Transit use is shaped more by access — how close and how frequent service is — than by demographics alone. Where service is available, people use it.

Project Overview

01 — What This Is

Transit usage depends on whether people can realistically access the system

This project uses spatial analysis, regression, and machine learning to understand where transit is working, where access is limiting ridership, and where targeted investments would most effectively increase usage across ~2,181 census tracts in New Jersey.

Scale

2,181

Census tracts analyzed across New Jersey

Data Points

31k+

NJ Transit bus stops incorporated into accessibility metrics

02 — Key Innovation

Measuring access instead of just infrastructure

Distance to the nearest stop and the number of stops within 2 miles explain more variation in transit use than demographic variables alone. Proximity and network coverage matter more than simply having a stop in a tract.

RF Model Performance

0.58

The Random Forest model explains 58% of variation in transit share, compared to 56% using OLS — reflecting nonlinear relationships between access and ridership

Top Feature

55%

of RF feature importance from bus stop density alone — more than all other variables combined

03 — What Makes This Different

A small set of accessibility measures explains most of the system

bus_density_2mi (54.8%) and dist_to_rail (10.8%) together account for ~66% of Random Forest feature importance — computed using spatial joins and distance calculations, accounting for most of the model's predictive power. dist_to_bus drops to 3.3% once density is controlled for. Demographic variables combined account for ~27%. The analysis distinguishes between where demand exists and where access is actually provided.

Key Findings at a Glance

Finding 01

Transit use increases where access is strong

Bus stop density within 2 miles (bus_density_2mi) accounts for 54.8% of RF feature importance — more than all other variables combined.

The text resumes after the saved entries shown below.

--- src/rtl/led_fx_engine.sv ---
// LED effect sequencer: rotate-left, rotate-right, ping-pong and pattern playback,
// stepping once every programmable number of clock cycles.
// Optional brightness PWM on the output is built when LED_FX_PWM_EN is defined.
module led_fx_engine #(
  parameter int unsigned WIDTH = 8,
  parameter int unsigned DEPTH = 8,
  parameter int unsigned CNT_W = 32
) (
  input  logic                     clk,
  input  logic                     reset,
  input  logic [WIDTH-1:0]         sw,
  input  logic [1:0]               mode,
  input  logic [CNT_W-1:0]         period,
  input  logic                     start,
  input  logic                     stop,
  input  logic                     pat_we,
  input  logic [$clog2(DEPTH)-1:0] pat_addr,
  input  logic [WIDTH-1:0]         pat_wd,
  input  logic [3:0]               duty,
  output logic [WIDTH-1:0]         leds,
  output logic                     busy,
  output logic                     step_tick
);

  localparam int unsigned ADDR_W = $clog2(DEPTH);

  typedef enum logic [1:0] {StIdle, StLoad, StRun} state_e;

  state_e             state_q, state_d;
  logic [1:0]         mode_q;
  logic [CNT_W-1:0]   period_q;
  logic [CNT_W-1:0]   cnt_q;
  logic [CNT_W-1:0]   eff_m1;
  logic [WIDTH-1:0]   frame_q;
  logic [WIDTH-1:0]   frame0;
  logic [WIDTH-1:0]   adv_frame;
  logic [WIDTH-1:0]   pp_up, pp_dn;
  logic [ADDR_W-1:0]  idx_q;
  logic [ADDR_W-1:0]  adv_idx;
  logic               dir_q;      // 1 = ping-pong moving towards the MSB
  logic               adv_dir;
  logic               cnt_hit;
  logic               load_en;
  logic               step_en;
  logic               step_tick_q;
  logic [WIDTH-1:0]   rd_next, rd_zero;
  logic [WIDTH-1:0]   mem_q [DEPTH];

  // Pattern memory write port; deliberately not reset.
  always_ff @(posedge clk) begin
    if (pat_we) mem_q[pat_addr] <= pat_wd;
  end

  assign adv_idx = idx_q + ADDR_W'(1);

  // Reads bypass a same-edge write so a slot rewritten on the step edge shows the new data.
  always_comb begin
    rd_next = mem_q[adv_idx];
    rd_zero = mem_q[0];
    if (pat_we && (pat_addr == adv_idx)) rd_next = pat_wd;
    if (pat_we && (pat_addr == '0))      rd_zero = pat_wd;
  end

  // A period of zero behaves as one.
  assign eff_m1  = (period_q == '0) ? '0 : period_q - CNT_W'(1);
  assign cnt_hit = (cnt_q == eff_m1);

  // First frame, selected from the live mode since it is latched on the same edge.
  always_comb begin
    frame0 = sw;
    unique case (mode)
      2'b00, 2'b01: frame0 = sw;
      2'b10:        frame0 = WIDTH'(1);
      2'b11:        frame0 = rd_zero;
      default:      frame0 = sw;
    endcase
  end

  assign pp_up = frame_q << 1;
  assign pp_dn = frame_q >> 1;

  // Next frame on a step, per latched mode.
  always_comb begin
    adv_frame = frame_q;
    adv_dir   = dir_q;
    unique case (mode_q)
      2'b00: adv_frame = {frame_q[WIDTH-2:0], frame_q[WIDTH-1]};
      2'b01: adv_frame = {frame_q[0], frame_q[WIDTH-1:1]};
      2'b10: begin
        // Flip direction as soon as the lit bit lands on an end, so no end frame repeats.
        if (dir_q) begin
          adv_frame = pp_up;
          if (pp_up[WIDTH-1]) adv_dir = 1'b0;
        end else begin
          adv_frame = pp_dn;
          if (pp_dn[0]) adv_dir = 1'b1;
        end
      end
      2'b11:   adv_frame = rd_next;
      default: adv_frame = frame_q;
    endcase
  end

  // Sequencer next-state and control strobes; stop always wins.
  always_comb begin
    state_d = state_q;
    load_en = 1'b0;
    step_en = 1'b0;
    unique case (state_q)
      StIdle: begin
        if (start && !stop) state_d = StLoad;
      end
      StLoad: begin
        load_en = 1'b1;
        state_d = stop ? StIdle : StRun;
      end
      StRun: begin
        if (stop)         state_d = StIdle;
        else if (cnt_hit) step_en = 1'b1;
      end
      default: state_d = StIdle;
    endcase
  end

  // State register, latched configuration, counter and frame register.
  always_ff @(posedge clk or negedge reset) begin
    if (!reset) begin
      state_q     <= StIdle;
      mode_q      <= 2'b00;
      period_q    <= '0;
      cnt_q       <= '0;
      frame_q     <= '0;
      idx_q       <= '0;
      dir_q       <= 1'b1;
      step_tick_q <= 1'b0;
    end else begin
      state_q     <= state_d;
      step_tick_q <= step_en;
      if (load_en) begin
        mode_q   <= mode;
        period_q <= period;
        cnt_q    <= '0;
        frame_q  <= frame0;
        idx_q    <= '0;
        dir_q    <= 1'b1;
      end else if ((state_q == StRun) && !stop) begin
        cnt_q <= cnt_hit ? '0 : cnt_q + CNT_W'(1);
        if (step_en) begin
          frame_q <= adv_frame;
          idx_q   <= adv_idx;
          dir_q   <= adv_dir;
        end
      end
    end
  end

  assign busy      = (state_q == StLoad) || (state_q == StRun);
  assign step_tick = step_tick_q;

`ifdef LED_FX_PWM_EN
  logic [3:0] pwm_q;

  // Free-running brightness counter.
  always_ff @(posedge clk or negedge reset) begin
    if (!reset) pwm_q <= 4'd0;
    else        pwm_q <= pwm_q + 4'd1;
  end

  assign leds = (duty == 4'hF) ? frame_q : (frame_q & {WIDTH{pwm_q < duty}});
`else
  logic unused_duty;
  assign unused_duty = ^duty;
  assign leds        = frame_q;
`endif

endmodule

Distance to rail is 2nd at 10.8%.

Finding 02

Areas with unmet demand are the clearest opportunities

Tracts with positive predicted-minus-actual gaps are not low-demand areas — they are access-constrained areas. The gap map surfaces the investment priority queue directly from model output.

Finding 03

There is a clear distance threshold

Beyond roughly one mile from a bus stop, transit use drops sharply even in otherwise strong demand areas. This nonlinear effect — missed by OLS — is exactly what the Random Forest captures.

Finding 04

Targeted investment reaches the highest-need communities

Scenario 1 (uniform +20% expansion) produces the largest system-wide ridership gain. Scenario 2 concentrates impact in 215 equity-priority tracts. Demographic data shows where demand exists; improving access is what changes behavior.

Model Diagnostic

Predicted vs Actual Transit Share — All 2,165 Tracts

Points above the diagonal = suppressed demand. Orange-red tracts are where infrastructure is the binding constraint. These form the spatial input for Scenario 2.

What This Demonstrates

Portfolio Signal

GIS + data science + policy reasoning, integrated end-to-end

This project combines spatial data engineering (GeoPandas, EPSG:3424 joins), econometric modeling (OLS, statsmodels), machine learning (Random Forest, scikit-learn), and scenario simulation — then translates all of it into maps and findings a planning audience can use. The goal is not to demonstrate every technique, but to surface the insight that drives better investment decisions.